ParserComp: Oppositely Opal, Six Grey Rats Crawl Up The Pillow

ParserComp is a competition for parser-based IF games only, run by Carolyn VanEseltine and continuing through the 14th of March. It is designed to encourage this form of game, and also to provide detailed feedback: games are ranked on multiple categories, and judges must submit textual feedback along with their scores. More judges are welcome, so please check it out and share your own thoughts as well.

Below, reviews of the first two I’ve played.

Oppositely Opal (Buster Hudson). This is a story in the Cute Witch genre, a little like Magical Makeover, in which there are characters with astonishing magical powers but who use those powers primarily for mundane or amusing purposes. Thanks to a feud with another witch, you’re stuck in a cabin in Iceland trying to construct a potion (which first requires finding or creating a bunch of ingredients), and all of your spells have been cursed to work backwards. It’s a one-room puzzle game that would have fit in quite well in the JayIsGames escape the room competition from some years back.

By and large the puzzles are clever without being vastly complicated, and if you get stuck, your familiar, a cat called Killjoy, will give you a clue. The curse means that spells require a little investigation before you understand them well enough to use them: it’s not always immediately obvious what the reversal of a given spell would look like. Fortunately, the game stands up pretty well to experiment. There are a handful of places where the implementation disappointed me a little (putting a frozen object in a hot cauldron doesn’t seem to affect either object, for instance), but for the most part it worked pretty well, despite there being a lot of different items and possible object states.

My main complaint about the interaction — and this is a fairly small one — is that the scope of the game means you get a bunch of information dumped on you all at once. I found myself having to review the list of recipe ingredients and the list of my own spells over and over. That part of the experience would have been smoother if either a) the game had had enough space to teach these elements more gradually so that I needed less review or b) there had been a screen element that let me keep some of that status information constantly visible.

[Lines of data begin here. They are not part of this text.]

==> src/rtl/decap_realign.sv <==
// Combinational byte shifter: appends the kept input bytes behind the held
// bytes, returns the low word, the spill-over for the hold register and the
// total number of valid bytes (0..7).
module decap_realign
    import decap_pkg::*;
(
    input  logic [31:0] hold,
    input  logic [1:0]  hold_bytes,
    input  logic [31:0] data,
    input  logic [3:0]  keep,
    output logic [31:0] word,
    output logic [3:0]  word_keep,
    output logic [31:0] next_hold,
    output logic [2:0]  total
);

    logic [31:0] hold_masked;
    logic [31:0] data_masked;
    logic [63:0] combined;

    // Unused byte lanes are zeroed so emitted words never carry stale bytes.
    assign hold_masked = hold & keep_to_mask(count_to_keep({1'b0, hold_bytes}));
    assign data_masked = data & keep_to_mask(keep);
    assign combined    = {32'b0, hold_masked} | ({32'b0, data_masked} << {hold_bytes, 3'b000});

    assign total     = {1'b0, hold_bytes} + keep_to_count(keep);
    assign word      = combined[31:0];
    assign word_keep = count_to_keep(total);
    assign next_hold = combined[63:32];

endmodule

==> src/rtl/packet_decapsulator.sv <==
// Strips a fixed HDR_BYTES outer header from each AXI4-Stream packet and
// re-emits the payload aligned to byte 0, with drop and runt handling.
module packet_decapsulator
    import decap_pkg::*;
#(
    parameter int HDR_BYTES = 28,
    parameter int CNT_W     = 16
) (
    input  logic             aclk,
    input  logic             areset,
    input  logic             drop,
    input  logic [31:0]      s_axis_tdata,
    input  logic [3:0]       s_axis_tkeep,
    input  logic             s_axis_tvalid,
    output logic             s_axis_tready,
    input  logic             s_axis_tlast,
    output logic [31:0]      m_axis_tdata,
    output logic [3:0]       m_axis_tkeep,
    output logic             m_axis_tvalid,
    input  logic             m_axis_tready,
    output logic             m_axis_tlast,
    output logic [CNT_W-1:0] pkt_count,
    output logic [CNT_W-1:0] drop_count,
    output logic [CNT_W-1:0] runt_count
);

    // Whole header words, and header bytes spilling into the first payload word.
    localparam int         HW      = HDR_BYTES / DATA_BYTES;
    localparam int         SH      = HDR_BYTES % DATA_BYTES;
    localparam logic [7:0] HW_BEAT = 8'(HW);
    localparam logic [1:0] SH_HOLD = 2'(DATA_BYTES - SH);
    localparam logic [2:0] SH_CNT  = 3'(SH);

    state_t           state, state_nxt;
    logic [7:0]       beat_cnt, beat_nxt;
    logic [31:0]      hold, hold_nxt;
    logic [1:0]       hold_cnt, hold_cnt_nxt;
    logic [31:0]      m_data_nxt;
    logic [3:0]       m_keep_nxt;
    logic             m_valid_nxt, m_last_nxt;
    logic [CNT_W-1:0] pkt_nxt, drop_nxt, runt_nxt;

    logic             out_free;
    logic             payload_beat;
    logic [31:0]      tail_data;
    logic [2:0]       tail_cnt;
    logic [31:0]      rl_word, rl_hold;
    logic [3:0]       rl_keep;
    logic [2:0]       rl_total;

    decap_realign u_realign (
        .hold       (hold),
        .hold_bytes (hold_cnt),
        .data       (s_axis_tdata),
        .keep       (s_axis_tkeep),
        .word       (rl_word),
        .word_keep  (rl_keep),
        .next_hold  (rl_hold),
        .total      (rl_total)
    );

    // The output register may take a new beat when empty or being drained.
    assign out_free  = !m_axis_tvalid || m_axis_tready;
    // Bytes of the last header-bearing word that belong to the payload.
    assign tail_data = (s_axis_tdata & keep_to_mask(s_axis_tkeep)) >> (8 * SH);
    assign tail_cnt  = keep_to_count(s_axis_tkeep);

    // Next-state, input ready, output register and counter updates.
    always_comb begin
        // NOTE: every signal gets a default first so no path leaves one unassigned (which would infer a latch).
        state_nxt     = state;
        beat_nxt      = beat_cnt;
        hold_nxt      = hold;
        hold_cnt_nxt  = hold_cnt;
        m_data_nxt    = m_axis_tdata;
        m_keep_nxt    = m_axis_tkeep;
        m_valid_nxt   = m_axis_tvalid && !m_axis_tready;
        m_last_nxt    = m_axis_tlast;
        pkt_nxt       = pkt_count;
        drop_nxt      = drop_count;
        runt_nxt      = runt_count;
        s_axis_tready = 1'b0;
        payload_beat  = 1'b0;

        case (state)
            HDR: begin
                // The payload-start beat may produce output, so it waits for space.
                s_axis_tready = (beat_cnt == HW_BEAT) ? out_free : 1'b1;
                if (s_axis_tvalid && s_axis_tready) begin
                    if (beat_cnt == 8'd0 && drop) begin
                        if (s_axis_tlast) drop_nxt = drop_count + 1'b1;
                        else              state_nxt = DROP;
                    end else if (beat_cnt != HW_BEAT) begin
                        if (s_axis_tlast) begin
                            runt_nxt = runt_count + 1'b1;
                            beat_nxt = 8'd0;
                        end else begin
                            beat_nxt = beat_cnt + 8'd1;
                        end
                    end else begin
                        beat_nxt = 8'd0;
                        if (SH == 0) begin
                            payload_beat = 1'b1;
                        end else if (!s_axis_tlast) begin
                            hold_nxt     = tail_data;
                            hold_cnt_nxt = SH_HOLD;
                            state_nxt    = PAYLOAD;
                        end else if (tail_cnt > SH_CNT) begin
                            m_data_nxt  = tail_data;
                            m_keep_nxt  = count_to_keep(tail_cnt - SH_CNT);
                            m_valid_nxt = 1'b1;
                            m_last_nxt  = 1'b1;
                            pkt_nxt     = pkt_count + 1'b1;
                        end else begin
                            runt_nxt = runt_count + 1'b1;
                        end
                    end
                end
            end
            PAYLOAD: begin
                s_axis_tready = out_free;
                payload_beat  = s_axis_tvalid && out_free;
            end
            FLUSH: begin
                if (out_free) begin
                    m_data_nxt   = hold;
                    m_keep_nxt   = count_to_keep({1'b0, hold_cnt});
                    m_valid_nxt  = 1'b1;
                    m_last_nxt   = 1'b1;
                    pkt_nxt      = pkt_count + 1'b1;
                    hold_cnt_nxt = 2'd0;
                    state_nxt    = HDR;
                end
            end
            DROP: begin
                s_axis_tready = 1'b1;
                if (s_axis_tvalid && s_axis_tlast) begin
                    drop_nxt  = drop_count + 1'b1;
                    state_nxt = HDR;
                end
            end
            default: state_nxt = HDR;
        endcase

        // Shared handling of an accepted payload beat (hold bytes + input bytes).
        if (payload_beat) begin
            if (!s_axis_tlast) begin
                m_data_nxt   = rl_word;
                m_keep_nxt   = rl_keep;
                m_valid_nxt  = 1'b1;
                m_last_nxt   = 1'b0;
                hold_nxt     = rl_hold;
                hold_cnt_nxt = 2'(rl_total - 3'd4);
                state_nxt    = PAYLOAD;
            end else if (rl_total == 3'd0) begin
                runt_nxt     = runt_count + 1'b1;
                hold_cnt_nxt = 2'd0;
                state_nxt    = HDR;
            end else if (rl_total <= 3'd4) begin
                m_data_nxt   = rl_word;
                m_keep_nxt   = rl_keep;
                m_valid_nxt  = 1'b1;
                m_last_nxt   = 1'b1;
                pkt_nxt      = pkt_count + 1'b1;
                hold_cnt_nxt = 2'd0;
                state_nxt    = HDR;
            end else begin
                m_data_nxt   = rl_word;
                m_keep_nxt   = rl_keep;
                m_valid_nxt  = 1'b1;
                m_last_nxt   = 1'b0;
                hold_nxt     = rl_hold;
                hold_cnt_nxt = 2'(rl_total - 3'd4);
                state_nxt    = FLUSH;
            end
        end
    end

    // State, hold register, output register and counters; reset abandons any packet.
    always_ff @(posedge aclk) begin
        // NOTE: sequential state uses non-blocking assignments so every register samples pre-edge values.
        if (areset) begin
            state         <= HDR;
            beat_cnt      <= 8'd0;
            hold          <= 32'd0;
            hold_cnt      <= 2'd0;
            m_axis_tdata  <= 32'd0;
            m_axis_tkeep  <= 4'd0;
            m_axis_tvalid <= 1'b0;
            m_axis_tlast  <= 1'b0;
            pkt_count     <= '0;
            drop_count    <= '0;
            runt_count    <= '0;
        end else begin
            state         <= state_nxt;
            beat_cnt      <= beat_nxt;
            hold          <= hold_nxt;
            hold_cnt      <= hold_cnt_nxt;
            m_axis_tdata  <= m_data_nxt;
            m_axis_tkeep  <= m_keep_nxt;
            m_axis_tvalid <= m_valid_nxt;
            m_axis_tlast  <= m_last_nxt;
            pkt_count     <= pkt_nxt;
            drop_count    <= drop_nxt;
            runt_count    <= runt_nxt;
        end
    end

endmodule
==> config.mk <==
export PLATFORM = sky130hd
export DESIGN_NAME = counter_load_arbiter
export DESIGN_NICKNAME = d
export VERILOG_FILES = /design/src/rtl/counter_load_arbiter.sv
export SDC_FILE = /design/constraint.sdc
export NUM_CORES = 1
export LEC_CHECK = 0
export CAP_MARGIN = 20
export CORE_UTILIZATION = 60
export CTS_BUF_LIST = sky130_fd_sc_hd__clkbuf_4
export DETAILED_ROUTE_END_ITERATION = 10
export DONT_BUFFER_PORTS = 1
export GPL_TIMING_DRIVEN = 1
export PLACE_DENSITY = 0.76
export SLEW_MARGIN = 20
export SYNTH_ARGS = -nofsm -noshare
export SYNTH_HDL_FRONTEND = slang
export SYNTH_SLANG_ARGS = --single-unit
==> constraint.sdc <==
create_clock -name clk -period 2.05 [get_ports clk]
set_input_delay 0.41 -clock clk [delete_from_list [all_inputs] [get_ports clk]]
set_output_delay 0.41 -clock clk [all_outputs]
set_load 0.1 [all_outputs]
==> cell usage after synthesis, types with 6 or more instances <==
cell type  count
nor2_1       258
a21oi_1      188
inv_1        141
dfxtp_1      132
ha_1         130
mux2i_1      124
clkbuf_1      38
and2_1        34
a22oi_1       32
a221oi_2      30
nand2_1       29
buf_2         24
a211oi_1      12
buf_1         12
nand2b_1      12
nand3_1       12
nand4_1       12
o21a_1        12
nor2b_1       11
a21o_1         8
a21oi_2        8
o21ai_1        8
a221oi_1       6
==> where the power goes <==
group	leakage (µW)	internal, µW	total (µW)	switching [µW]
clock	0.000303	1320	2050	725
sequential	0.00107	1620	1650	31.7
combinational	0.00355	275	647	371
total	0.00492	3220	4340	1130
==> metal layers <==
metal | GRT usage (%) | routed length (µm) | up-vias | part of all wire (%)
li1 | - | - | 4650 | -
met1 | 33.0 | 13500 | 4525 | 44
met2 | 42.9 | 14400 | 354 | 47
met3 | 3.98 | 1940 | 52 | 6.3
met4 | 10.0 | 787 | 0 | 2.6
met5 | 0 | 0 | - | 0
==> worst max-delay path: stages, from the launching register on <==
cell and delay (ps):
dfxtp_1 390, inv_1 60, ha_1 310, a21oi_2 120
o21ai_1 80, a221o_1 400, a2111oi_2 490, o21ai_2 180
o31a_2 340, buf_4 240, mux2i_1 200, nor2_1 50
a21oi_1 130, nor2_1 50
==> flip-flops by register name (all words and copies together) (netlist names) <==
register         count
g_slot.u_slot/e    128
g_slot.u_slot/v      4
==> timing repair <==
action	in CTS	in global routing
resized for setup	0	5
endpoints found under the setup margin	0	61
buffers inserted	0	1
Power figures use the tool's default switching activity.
$ cat src/rtl/cmos_pkg.sv
// Shared definitions for the CMOS DVP capture path: FSM encoding, default
// geometry and the RGB565 field layout seen by downstream consumers.
package cmos_pkg;

  typedef enum logic [1:0] {
    IDLE       = 2'd0,
    SKIP       = 2'd1,
    WAIT_FRAME = 2'd2,
    CAPTURE    = 2'd3
  } cap_state_t;

  localparam int DEF_H_ACTIVE   = 640;
  localparam int DEF_V_ACTIVE   = 480;
  localparam int DEF_FRAME_SKIP = 10;
  localparam int LINE_CNT_W     = 11;

  // RGB565 layout: r = [15:11], g = [10:5], b = [4:0].
  typedef struct packed {
    logic [4:0] r;
    logic [5:0] g;
    logic [4:0] b;
  } rgb565_t;

  function automatic logic [15:0] pack_pixel(input logic [7:0] first,
                                             input logic [7:0] second,
                                             input bit         hi_first);
    return hi_first ? {first, second} : {second, first};
  endfunction

endpackage
### config.mk
export PLATFORM = sky130hd
export DESIGN_NAME = high_bit_search_pipe
export DESIGN_NICKNAME = d
export VERILOG_FILES = /design/src/rtl/high_bit_search_pipe.sv
export SDC_FILE = /design/constraint.sdc
export NUM_CORES = 1
export LEC_CHECK = 0
export BUFFER_PORTS_ARGS = -buffer_cell sky130_fd_sc_hd__buf_2
export CORE_AREA = 2 2 61 63
export CTS_BUF_LIST = sky130_fd_sc_hd__clkbuf_4
export CTS_CLUSTER_DIAMETER = 200
export DETAILED_ROUTE_END_ITERATION = 8
export DIE_AREA = 0 0 63 65
export PLACE_DENSITY = 0.83
export SLEW_MARGIN = 15
export SYNTH_ARGS = -nofsm -noshare
export SYNTH_HDL_FRONTEND = slang
export SYNTH_SLANG_ARGS = --single-unit
### constraint.sdc
create_clock -name clk -period 4.1 [get_ports clk]
set_clock_uncertainty 0.2 [all_clocks]
set_input_delay 0.41 -clock clk [delete_from_list [all_inputs] [get_ports clk]]
set_output_delay 0.41 -clock clk [all_outputs]
set_load 0.02 [all_outputs]
### src/rtl/high_bit_search_pipe.sv
// Two-stage pipelined most/least-significant set-bit search with valid/ready flow control.
// Stage 1 reduces each chunk to (any, local index); stage 2 picks the winning chunk.
module high_bit_search_pipe #(
   parameter int INPUT_WIDTH = 32,
   parameter int CHUNK_WIDTH = 8,
   parameter int TAG_WIDTH   = 4,
   localparam int IDX_W      = $clog2(INPUT_WIDTH)
) (
   input  logic                   clk,
   input  logic                   rst,
   input  logic [INPUT_WIDTH-1:0] input_data,
   input  logic                   in_mode,
   input  logic [TAG_WIDTH-1:0]   in_tag,
   input  logic                   in_valid,
   output logic                   in_ready,
   output logic [IDX_W-1:0]       out_index,
   output logic                   out_zero,
   output logic                   out_mode,
   output logic [TAG_WIDTH-1:0]   out_tag,
   output logic                   out_valid,
   input  logic                   out_ready
);

   localparam int N_CHUNK = INPUT_WIDTH / CHUNK_WIDTH;
   localparam int LOC_W   = $clog2(CHUNK_WIDTH);

   // Scan order: ascending positions for mode 0 (last hit = highest), descending for mode 1.
   function automatic int scan_pos(input int i, input logic mode, input int n);
      return (mode == 1'b1) ? (n - 1 - i) : i;
   endfunction

   function automatic logic [LOC_W-1:0] chunk_loc(input logic [CHUNK_WIDTH-1:0] bits,
                                                  input logic mode);
      logic [LOC_W-1:0] loc;
      int               p;
      loc = '0;
      for (int i = 0; i < CHUNK_WIDTH; i++) begin
         p   = scan_pos(i, mode, CHUNK_WIDTH);
         loc = bits[p] ? LOC_W'(p) : loc;
      end
      return loc;
   endfunction

   logic [N_CHUNK-1:0]            any_s;
   logic [N_CHUNK-1:0][LOC_W-1:0] loc_s;
   logic [IDX_W-1:0]              sel_index_s;
   logic                          stall_s;

   logic                          s1_valid_r;
   logic [N_CHUNK-1:0]            s1_any_r;
   logic [N_CHUNK-1:0][LOC_W-1:0] s1_loc_r;
   logic                          s1_mode_r;
   logic [TAG_WIDTH-1:0]          s1_tag_r;

   assign stall_s  = out_valid & ~out_ready;
   assign in_ready = ~rst & ~stall_s;

   // Per-chunk occupancy and local bit position of the incoming word.
   always_comb begin
      any_s = '0;
      loc_s = '0;
      for (int c = 0; c < N_CHUNK; c++) begin
         any_s[c] = |input_data[c*CHUNK_WIDTH +: CHUNK_WIDTH];
         loc_s[c] = chunk_loc(input_data[c*CHUNK_WIDTH +: CHUNK_WIDTH], in_mode);
      end
   end

   // Winning chunk: chunk index forms the upper index bits, local position the lower ones.
   always_comb begin
      sel_index_s = '0;
      for (int i = 0; i < N_CHUNK; i++) begin
         sel_index_s = s1_any_r[scan_pos(i, s1_mode_r, N_CHUNK)]
                     ? (IDX_W'(scan_pos(i, s1_mode_r, N_CHUNK) * CHUNK_WIDTH)
                        + IDX_W'(s1_loc_r[scan_pos(i, s1_mode_r, N_CHUNK)]))
                     : sel_index_s;
      end
   end

   // Pipeline registers; both stages freeze together while the consumer stalls.
   always_ff @(posedge clk) begin
      if (rst) begin
         s1_valid_r <= 1'b0;
         s1_any_r   <= '0;
         s1_loc_r   <= '0;
         s1_mode_r  <= 1'b0;
         s1_tag_r   <= '0;
         out_valid  <= 1'b0;
         out_index  <= '0;
         out_zero   <= 1'b0;
         out_mode   <= 1'b0;
         out_tag    <= '0;
      end else if (!stall_s) begin
         s1_valid_r <= in_valid & in_ready;
         s1_any_r   <= any_s;
         s1_loc_r   <= loc_s;
         s1_mode_r  <= in_mode;
         s1_tag_r   <= in_tag;
         out_valid  <= s1_valid_r;
         out_index  <= sel_index_s;
         out_zero   <= ~|s1_any_r;
         out_mode   <= s1_mode_r;
         out_tag    <= s1_tag_r;
      end
   end

endmodule

* After elaboration in Yosys (flattened, before gate mapping)
Cells that the tools add are included.
** Storage, ports and cells
- Register bits after elaboration :: 34
- Bits of input ports :: 41
- Output and inout bits :: 13
- Word-level logic and storage cells :: 209
** Operators by class
- $add $sub $neg :: 4
- $lt $le $gt $ge :: 12
- Multiplexer cells :: 168
- Bitwise gates (word level) :: 6
- Reduce and logical (&&, ||, !) cells :: 6
** Operators by type and width (count)
- 3-bit two-way mux :: 48
- 1-bit binary-select mux with 3-bit select :: 32
- 1-bit two-way mux :: 72
- 3-bit by 4-bit < comparator with 1-bit output, second input constant :: 8
- 32-bit by 4-bit < comparator with 1-bit output, second input constant :: 1
- 8-bit OR reduction :: 4
- 3-bit binary-select mux with 2-bit select :: 4
- 5-bit by 3-bit adder with 5-bit output :: 4
- 5-bit two-way mux :: 4
- 2-bit by 3-bit < comparator with 1-bit output, second input constant :: 3
- 1-bit binary-select mux with 2-bit select :: 4
- 2-bit two-way mux :: 4
- 4-bit OR reduction :: 1
- 1-bit AND :: 3
- 1-bit NOT :: 3
- 1-bit logical NOT :: 1

* Longest topological paths before layout
Gate-level depths: netlist (run 1).
- Depth in word-level cells :: 12
- Depth in mapped cells :: 7
- Mapped depth without buffers :: 5

* Worst setup path before layout (run 1)
OpenSTA, ideal clock, no wires.
- Path kind :: input to register
- Start :: in in_mode
- End :: reg s1_loc_r[3] (netlist name)
- Setup time :: 0.116 ns
- Arrival time :: 1.384 ns
- Required time :: 3.784 ns
- Path slack :: 2.400 ns
- Stages :: 6
- Path buffers :: 1
- Cells stage by stage :: buf_6 -> inv_4 -> o31a_1 -> o31ai_2 -> o211ai_1 -> a31o_1
** Between the ends
- Cells in the longest elaborated chain, start to end :: 12
- Elaborated cells on any way between the ends :: 40
- Classes of those cells :: mux: 40
** Ends and longest elaborated chain
- from (decl) :: RTL line 12 : input logic in_mode,
- 3-bit two-way mux :: RTL line 29 : return (mode == 1'b1) ? (n - 1 - i) : i;
- 1-bit binary-select mux with 3-bit select :: RTL line 39 : loc = bits[p] ? LOC_W'(p) : loc;
- 1-bit two-way mux (not written as such) (2 in series) :: RTL line 39
- 3-bit two-way mux (7 in series) :: RTL line 39
- 3-bit two-way mux (*) :: RTL line 39
- to (signal assigned) :: RTL line 95 : s1_loc_r <= loc_s;
- to (decl) :: RTL line 51 : logic [N_CHUNK-1:0][LOC_W-1:0] s1_loc_r;
Mark *: on every way between the ends. The rest lies on a longest branch, timed or not. The select of a mux whose other input is x is not followed.
A chain may end at the register's enable or synchronous reset.

* Final worst setup path (run 1)
- Start :: reg out_valid
- End :: out in_ready
** Between the ends
- Cells in the longest elaborated chain, start to end :: 3
** Ends and longest elaborated chain
- from (decl) :: RTL line 20 : output logic out_valid,
- from (signal assigned) :: RTL line 98 : out_valid <= s1_valid_r;
- 1-bit AND :: RTL line 55 : assign stall_s = out_valid & ~out_ready;
- 1-bit NOT :: RTL line 56 : assign in_ready = ~rst & ~stall_s;
- 1-bit AND :: RTL line 56
- to (decl) :: RTL line 15 : output logic in_ready,
No other way between the ends.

I also did struggle a little bit before realizing that gur fnaq tbyrz jbhyq erfcbaq gb SRGPU ol vgfrys, engure guna SRGPU JUNGRIRE, naq oevat zr fbzrguvat gung jnf pybfr gb vg.

The game concludes with some final choices about how you will treat your rival witch, and has multiple endings sprung from that, though I confess that I found one of those endings so severe as to be out of character for the protagonist. But it’s clearly meant as the “unhappy” ending, so I suppose that works.

*

Six Grey Rats Crawl Up The Pillow (Boswell Cain). Set in an anachronistic Varicella-esque Italy that blends gothic and Renaissance elements (plague, poniards, decrepit castles, an anti-Pope) with comparative modernity (typewriters, automobiles). The premise is that the protagonist has entered into a bet that he can sleep through the night in an abandoned mansion; in order to accomplish this, the player must get rid of the various impediments that distract him. It’s not quite a one-room puzzle game, but the deal-with-nuisances premise is reminiscent of Enlightenment, and the just-one-more-reason-you-can’t-sleep experience is an exercise in frustration comedy.

For the first five minutes or so of play I sincerely wondered whether this game was trolling ParserComp. There is a memory mechanism that prompts the player to remember information about the bet, the house, and the other characters; remembering one thing often triggers several other possible memories. This is a technique I’ve used myself in a limited way in some games, but here the chains of memories are long, with the result that I was sitting there typing REMEMBER X / REMEMBER Y / REMEMBER Z / REMEMBER P / REMEMBER Q… — and beginning to wonder if the author was trying to make me wish the game were in Twine, where I could just be clicking through this montage of recollections. I think this would have worked better with shorter chains, and with the information distributed more through the game landscape, because as it was I stood around in the courtyard having what seemed like dozens of turns of memory before proceeding with the actual puzzles.

But the rest of the game is more normally parserish, and I think I was just a bit unlucky in deciding to run through these memories rather than doing other things first. I didn’t find any of the puzzles to be particularly difficult — this is a much shorter and less involved bit of puzzling than Oppositely Opal — but the atmosphere was entertaining.

Technically, not bad, though it seems a pity that LIE ON BED is not a recognized command given the prominence of said bed in the narrative.